DATA SHOWN:

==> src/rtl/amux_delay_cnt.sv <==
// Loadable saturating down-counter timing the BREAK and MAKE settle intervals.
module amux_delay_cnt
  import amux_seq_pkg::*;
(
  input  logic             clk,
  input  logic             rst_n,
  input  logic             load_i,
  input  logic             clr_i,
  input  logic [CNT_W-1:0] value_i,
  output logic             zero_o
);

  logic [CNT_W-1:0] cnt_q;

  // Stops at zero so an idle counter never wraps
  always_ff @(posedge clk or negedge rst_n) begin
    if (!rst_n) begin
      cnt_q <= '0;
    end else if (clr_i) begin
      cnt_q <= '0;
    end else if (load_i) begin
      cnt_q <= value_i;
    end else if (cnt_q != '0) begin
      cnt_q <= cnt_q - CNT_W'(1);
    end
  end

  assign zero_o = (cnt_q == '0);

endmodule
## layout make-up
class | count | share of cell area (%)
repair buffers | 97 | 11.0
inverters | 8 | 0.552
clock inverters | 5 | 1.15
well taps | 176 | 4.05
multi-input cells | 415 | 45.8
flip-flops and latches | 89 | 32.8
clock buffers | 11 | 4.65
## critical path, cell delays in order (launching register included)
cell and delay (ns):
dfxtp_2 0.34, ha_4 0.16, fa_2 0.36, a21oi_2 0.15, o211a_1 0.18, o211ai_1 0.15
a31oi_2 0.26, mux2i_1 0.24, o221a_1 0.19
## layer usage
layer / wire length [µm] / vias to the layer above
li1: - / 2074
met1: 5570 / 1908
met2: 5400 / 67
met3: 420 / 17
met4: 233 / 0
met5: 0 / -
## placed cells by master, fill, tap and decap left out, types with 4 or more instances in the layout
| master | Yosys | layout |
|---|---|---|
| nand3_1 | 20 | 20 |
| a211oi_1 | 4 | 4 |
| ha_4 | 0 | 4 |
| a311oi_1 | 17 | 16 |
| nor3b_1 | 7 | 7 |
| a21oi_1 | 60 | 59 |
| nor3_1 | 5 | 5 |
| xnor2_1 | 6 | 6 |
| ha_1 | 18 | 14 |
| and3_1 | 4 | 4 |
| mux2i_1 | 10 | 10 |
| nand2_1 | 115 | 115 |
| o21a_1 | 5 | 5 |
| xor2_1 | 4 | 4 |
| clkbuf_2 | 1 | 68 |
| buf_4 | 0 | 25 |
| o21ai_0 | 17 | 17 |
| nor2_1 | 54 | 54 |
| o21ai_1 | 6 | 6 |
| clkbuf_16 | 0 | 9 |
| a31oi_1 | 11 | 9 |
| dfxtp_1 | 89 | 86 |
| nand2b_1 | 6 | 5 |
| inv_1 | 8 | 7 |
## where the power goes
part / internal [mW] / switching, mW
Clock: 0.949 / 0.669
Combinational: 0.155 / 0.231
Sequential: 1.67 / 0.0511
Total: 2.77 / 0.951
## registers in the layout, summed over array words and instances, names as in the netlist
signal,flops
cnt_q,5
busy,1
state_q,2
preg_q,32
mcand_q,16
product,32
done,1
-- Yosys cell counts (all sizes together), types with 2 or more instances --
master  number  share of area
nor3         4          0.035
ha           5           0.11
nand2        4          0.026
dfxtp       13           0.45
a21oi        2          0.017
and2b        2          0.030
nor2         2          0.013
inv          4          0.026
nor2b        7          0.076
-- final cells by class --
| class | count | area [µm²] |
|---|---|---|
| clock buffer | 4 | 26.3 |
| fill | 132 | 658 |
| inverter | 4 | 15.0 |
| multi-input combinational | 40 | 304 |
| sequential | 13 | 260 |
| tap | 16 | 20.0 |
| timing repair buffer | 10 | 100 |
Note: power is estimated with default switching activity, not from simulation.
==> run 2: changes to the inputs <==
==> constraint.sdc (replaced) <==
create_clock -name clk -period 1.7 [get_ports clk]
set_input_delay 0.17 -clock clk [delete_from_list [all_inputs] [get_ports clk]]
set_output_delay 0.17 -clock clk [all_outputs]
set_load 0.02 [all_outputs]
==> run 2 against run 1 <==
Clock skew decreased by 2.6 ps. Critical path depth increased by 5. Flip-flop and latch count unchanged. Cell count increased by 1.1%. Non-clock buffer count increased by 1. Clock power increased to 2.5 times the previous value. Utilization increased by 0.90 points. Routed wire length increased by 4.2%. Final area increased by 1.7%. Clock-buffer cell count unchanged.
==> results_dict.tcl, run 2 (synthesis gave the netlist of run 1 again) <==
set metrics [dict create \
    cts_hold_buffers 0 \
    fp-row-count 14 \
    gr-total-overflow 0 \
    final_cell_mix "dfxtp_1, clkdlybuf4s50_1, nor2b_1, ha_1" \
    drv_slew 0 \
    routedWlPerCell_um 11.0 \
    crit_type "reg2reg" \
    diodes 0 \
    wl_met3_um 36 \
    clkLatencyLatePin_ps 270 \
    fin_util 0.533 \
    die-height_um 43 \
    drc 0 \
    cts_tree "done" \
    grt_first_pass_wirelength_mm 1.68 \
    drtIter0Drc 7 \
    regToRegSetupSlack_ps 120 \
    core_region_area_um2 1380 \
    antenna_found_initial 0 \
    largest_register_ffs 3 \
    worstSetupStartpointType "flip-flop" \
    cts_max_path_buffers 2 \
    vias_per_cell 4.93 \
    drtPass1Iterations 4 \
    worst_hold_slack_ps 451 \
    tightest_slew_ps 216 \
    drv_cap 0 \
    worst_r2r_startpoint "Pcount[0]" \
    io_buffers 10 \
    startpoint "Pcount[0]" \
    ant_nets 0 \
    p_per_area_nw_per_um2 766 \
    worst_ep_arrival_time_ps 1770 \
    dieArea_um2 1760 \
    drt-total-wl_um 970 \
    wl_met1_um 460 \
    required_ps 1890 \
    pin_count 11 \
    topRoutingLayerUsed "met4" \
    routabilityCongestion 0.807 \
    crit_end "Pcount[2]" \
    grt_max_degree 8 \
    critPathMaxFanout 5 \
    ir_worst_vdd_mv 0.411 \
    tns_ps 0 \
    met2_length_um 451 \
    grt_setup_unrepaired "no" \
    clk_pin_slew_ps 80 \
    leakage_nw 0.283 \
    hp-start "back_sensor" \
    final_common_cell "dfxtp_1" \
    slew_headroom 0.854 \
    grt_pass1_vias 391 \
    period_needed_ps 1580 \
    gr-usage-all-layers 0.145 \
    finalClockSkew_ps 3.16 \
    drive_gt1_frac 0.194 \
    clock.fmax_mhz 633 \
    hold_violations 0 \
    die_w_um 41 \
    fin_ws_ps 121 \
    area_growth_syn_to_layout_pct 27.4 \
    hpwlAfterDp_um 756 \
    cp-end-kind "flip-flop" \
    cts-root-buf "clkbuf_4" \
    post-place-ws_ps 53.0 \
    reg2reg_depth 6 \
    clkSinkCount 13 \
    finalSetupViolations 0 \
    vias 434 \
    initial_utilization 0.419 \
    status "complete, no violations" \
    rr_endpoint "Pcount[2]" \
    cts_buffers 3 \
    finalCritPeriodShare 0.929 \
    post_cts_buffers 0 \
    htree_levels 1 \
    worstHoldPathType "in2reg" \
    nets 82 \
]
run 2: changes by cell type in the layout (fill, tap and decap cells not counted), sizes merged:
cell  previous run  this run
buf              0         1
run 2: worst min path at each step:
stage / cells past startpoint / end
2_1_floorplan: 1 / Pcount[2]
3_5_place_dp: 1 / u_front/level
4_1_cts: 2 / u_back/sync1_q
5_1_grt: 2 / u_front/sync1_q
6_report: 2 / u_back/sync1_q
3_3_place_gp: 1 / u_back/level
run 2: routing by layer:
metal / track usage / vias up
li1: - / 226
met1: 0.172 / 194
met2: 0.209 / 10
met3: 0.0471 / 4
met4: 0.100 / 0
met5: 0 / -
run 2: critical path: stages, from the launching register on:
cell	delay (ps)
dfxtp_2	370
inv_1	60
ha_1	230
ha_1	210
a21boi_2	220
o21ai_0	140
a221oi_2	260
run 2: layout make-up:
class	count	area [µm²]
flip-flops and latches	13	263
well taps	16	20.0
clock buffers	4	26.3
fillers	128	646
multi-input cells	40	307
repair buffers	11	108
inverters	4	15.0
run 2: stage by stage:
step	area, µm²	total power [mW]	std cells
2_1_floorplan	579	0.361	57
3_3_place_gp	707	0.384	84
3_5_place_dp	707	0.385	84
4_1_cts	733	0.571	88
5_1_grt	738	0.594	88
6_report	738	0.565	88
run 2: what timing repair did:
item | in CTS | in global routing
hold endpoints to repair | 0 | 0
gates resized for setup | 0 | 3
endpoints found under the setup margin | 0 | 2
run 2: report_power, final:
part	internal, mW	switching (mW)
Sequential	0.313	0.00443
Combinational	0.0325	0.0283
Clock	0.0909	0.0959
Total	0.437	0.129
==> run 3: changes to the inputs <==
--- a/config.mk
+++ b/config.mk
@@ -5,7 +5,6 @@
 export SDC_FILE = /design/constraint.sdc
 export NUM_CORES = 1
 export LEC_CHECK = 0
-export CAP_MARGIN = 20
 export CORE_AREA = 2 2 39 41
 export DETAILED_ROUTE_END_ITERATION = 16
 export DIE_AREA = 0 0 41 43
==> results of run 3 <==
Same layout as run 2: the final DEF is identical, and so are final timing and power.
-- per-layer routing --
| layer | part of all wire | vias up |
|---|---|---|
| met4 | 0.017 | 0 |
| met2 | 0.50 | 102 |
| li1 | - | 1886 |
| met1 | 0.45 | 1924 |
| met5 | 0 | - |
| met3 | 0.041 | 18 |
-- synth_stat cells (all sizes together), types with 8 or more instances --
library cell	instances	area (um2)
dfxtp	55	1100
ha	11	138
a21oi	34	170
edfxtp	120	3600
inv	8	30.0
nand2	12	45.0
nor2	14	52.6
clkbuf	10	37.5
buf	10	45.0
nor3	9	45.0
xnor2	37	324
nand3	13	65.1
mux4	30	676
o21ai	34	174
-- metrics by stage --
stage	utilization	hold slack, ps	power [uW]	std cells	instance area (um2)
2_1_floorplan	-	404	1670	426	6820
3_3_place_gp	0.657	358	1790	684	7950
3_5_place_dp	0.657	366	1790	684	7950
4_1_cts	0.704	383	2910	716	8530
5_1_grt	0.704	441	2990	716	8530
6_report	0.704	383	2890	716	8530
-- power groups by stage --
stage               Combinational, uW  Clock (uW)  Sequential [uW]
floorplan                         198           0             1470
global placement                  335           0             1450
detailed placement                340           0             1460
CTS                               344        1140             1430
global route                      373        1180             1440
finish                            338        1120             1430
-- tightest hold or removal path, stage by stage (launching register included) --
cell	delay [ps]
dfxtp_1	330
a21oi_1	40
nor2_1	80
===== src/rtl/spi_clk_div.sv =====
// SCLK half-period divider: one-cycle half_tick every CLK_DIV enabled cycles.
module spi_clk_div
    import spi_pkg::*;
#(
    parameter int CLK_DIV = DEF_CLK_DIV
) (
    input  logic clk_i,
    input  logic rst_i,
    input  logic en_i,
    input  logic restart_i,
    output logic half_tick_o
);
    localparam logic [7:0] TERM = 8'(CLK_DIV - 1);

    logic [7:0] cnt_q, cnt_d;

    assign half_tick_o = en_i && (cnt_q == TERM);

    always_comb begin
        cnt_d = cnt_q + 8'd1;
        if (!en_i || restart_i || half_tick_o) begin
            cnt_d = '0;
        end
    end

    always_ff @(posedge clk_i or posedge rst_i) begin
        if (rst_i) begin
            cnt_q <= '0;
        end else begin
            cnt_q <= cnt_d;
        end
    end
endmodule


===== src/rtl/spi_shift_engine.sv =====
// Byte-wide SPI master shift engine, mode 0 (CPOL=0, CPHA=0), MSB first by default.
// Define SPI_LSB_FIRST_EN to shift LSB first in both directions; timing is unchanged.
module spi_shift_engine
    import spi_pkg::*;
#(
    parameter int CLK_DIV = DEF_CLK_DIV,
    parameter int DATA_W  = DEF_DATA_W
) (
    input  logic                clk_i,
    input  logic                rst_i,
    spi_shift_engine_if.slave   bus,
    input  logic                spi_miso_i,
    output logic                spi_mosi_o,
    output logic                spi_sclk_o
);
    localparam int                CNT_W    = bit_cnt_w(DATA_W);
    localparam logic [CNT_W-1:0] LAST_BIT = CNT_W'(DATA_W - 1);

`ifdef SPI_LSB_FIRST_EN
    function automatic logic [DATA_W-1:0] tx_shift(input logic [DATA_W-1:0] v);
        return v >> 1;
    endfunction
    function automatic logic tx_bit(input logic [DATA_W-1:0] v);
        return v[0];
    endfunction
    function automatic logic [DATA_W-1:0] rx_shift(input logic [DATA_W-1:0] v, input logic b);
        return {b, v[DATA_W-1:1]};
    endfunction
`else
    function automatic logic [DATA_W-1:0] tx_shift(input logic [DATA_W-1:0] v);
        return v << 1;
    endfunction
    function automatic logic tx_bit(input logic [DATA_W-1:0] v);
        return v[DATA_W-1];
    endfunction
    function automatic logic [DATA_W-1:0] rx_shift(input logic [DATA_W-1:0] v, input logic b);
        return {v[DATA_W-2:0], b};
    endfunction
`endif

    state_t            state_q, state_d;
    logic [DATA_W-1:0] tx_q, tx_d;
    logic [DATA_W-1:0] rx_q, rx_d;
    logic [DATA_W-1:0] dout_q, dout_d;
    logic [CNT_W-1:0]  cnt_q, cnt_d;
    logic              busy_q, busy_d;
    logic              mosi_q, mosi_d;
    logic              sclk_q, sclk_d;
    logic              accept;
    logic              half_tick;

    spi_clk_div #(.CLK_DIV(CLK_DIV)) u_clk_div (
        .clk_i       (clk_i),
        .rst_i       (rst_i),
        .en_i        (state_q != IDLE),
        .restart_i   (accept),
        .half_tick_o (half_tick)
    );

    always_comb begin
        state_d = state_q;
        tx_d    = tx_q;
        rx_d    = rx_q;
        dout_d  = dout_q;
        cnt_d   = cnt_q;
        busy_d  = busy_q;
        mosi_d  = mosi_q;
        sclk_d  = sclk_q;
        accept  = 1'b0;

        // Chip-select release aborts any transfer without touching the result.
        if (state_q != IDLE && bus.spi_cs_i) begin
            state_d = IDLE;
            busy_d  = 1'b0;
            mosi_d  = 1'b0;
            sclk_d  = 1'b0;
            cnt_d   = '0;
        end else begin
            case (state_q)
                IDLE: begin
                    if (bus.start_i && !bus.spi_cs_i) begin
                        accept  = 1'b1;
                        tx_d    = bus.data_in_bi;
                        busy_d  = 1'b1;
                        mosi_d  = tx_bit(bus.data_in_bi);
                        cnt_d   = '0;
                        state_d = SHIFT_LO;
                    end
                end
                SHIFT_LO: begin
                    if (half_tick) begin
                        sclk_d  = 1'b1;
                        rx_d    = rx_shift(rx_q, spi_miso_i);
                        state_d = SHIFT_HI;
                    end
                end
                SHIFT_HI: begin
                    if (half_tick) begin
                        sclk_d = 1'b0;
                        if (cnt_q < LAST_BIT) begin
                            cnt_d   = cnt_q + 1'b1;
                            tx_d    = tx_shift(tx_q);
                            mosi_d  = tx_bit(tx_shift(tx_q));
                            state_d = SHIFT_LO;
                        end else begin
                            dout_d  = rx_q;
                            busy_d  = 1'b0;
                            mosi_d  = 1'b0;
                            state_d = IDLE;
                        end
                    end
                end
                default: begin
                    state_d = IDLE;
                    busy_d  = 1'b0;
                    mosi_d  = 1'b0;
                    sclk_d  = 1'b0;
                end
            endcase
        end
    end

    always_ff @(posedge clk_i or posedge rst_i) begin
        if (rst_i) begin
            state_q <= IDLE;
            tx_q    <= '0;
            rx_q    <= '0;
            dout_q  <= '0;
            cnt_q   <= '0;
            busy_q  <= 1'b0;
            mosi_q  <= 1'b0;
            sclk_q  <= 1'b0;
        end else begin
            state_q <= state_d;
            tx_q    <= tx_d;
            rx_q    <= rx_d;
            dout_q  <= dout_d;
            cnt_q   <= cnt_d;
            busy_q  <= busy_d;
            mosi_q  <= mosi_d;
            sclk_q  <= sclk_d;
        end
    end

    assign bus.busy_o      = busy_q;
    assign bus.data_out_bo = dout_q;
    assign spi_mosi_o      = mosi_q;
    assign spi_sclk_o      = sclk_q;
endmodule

WHAT YOU WILL DO: All that belongs in the answer is the run of lines above from the line containing "li1: - / 2074" through the line containing "combinational | 40 | 304 |", exactly as written.

RESPONSE AREA:
li1: - / 2074
met1: 5570 / 1908
met2: 5400 / 67
met3: 420 / 17
met4: 233 / 0
met5: 0 / -
## placed cells by master, fill, tap and decap left out, types with 4 or more instances in the layout
| master | Yosys | layout |
|---|---|---|
| nand3_1 | 20 | 20 |
| a211oi_1 | 4 | 4 |
| ha_4 | 0 | 4 |
| a311oi_1 | 17 | 16 |
| nor3b_1 | 7 | 7 |
| a21oi_1 | 60 | 59 |
| nor3_1 | 5 | 5 |
| xnor2_1 | 6 | 6 |
| ha_1 | 18 | 14 |
| and3_1 | 4 | 4 |
| mux2i_1 | 10 | 10 |
| nand2_1 | 115 | 115 |
| o21a_1 | 5 | 5 |
| xor2_1 | 4 | 4 |
| clkbuf_2 | 1 | 68 |
| buf_4 | 0 | 25 |
| o21ai_0 | 17 | 17 |
| nor2_1 | 54 | 54 |
| o21ai_1 | 6 | 6 |
| clkbuf_16 | 0 | 9 |
| a31oi_1 | 11 | 9 |
| dfxtp_1 | 89 | 86 |
| nand2b_1 | 6 | 5 |
| inv_1 | 8 | 7 |
## where the power goes
part / internal [mW] / switching, mW
Clock: 0.949 / 0.669
Combinational: 0.155 / 0.231
Sequential: 1.67 / 0.0511
Total: 2.77 / 0.951
## registers in the layout, summed over array words and instances, names as in the netlist
signal,flops
cnt_q,5
busy,1
state_q,2
preg_q,32
mcand_q,16
product,32
done,1
-- Yosys cell counts (all sizes together), types with 2 or more instances --
master  number  share of area
nor3         4          0.035
ha           5           0.11
nand2        4          0.026
dfxtp       13           0.45
a21oi        2          0.017
and2b        2          0.030
nor2         2          0.013
inv          4          0.026
nor2b        7          0.076
-- final cells by class --
| class | count | area [µm²] |
|---|---|---|
| clock buffer | 4 | 26.3 |
| fill | 132 | 658 |
| inverter | 4 | 15.0 |
| multi-input combinational | 40 | 304 |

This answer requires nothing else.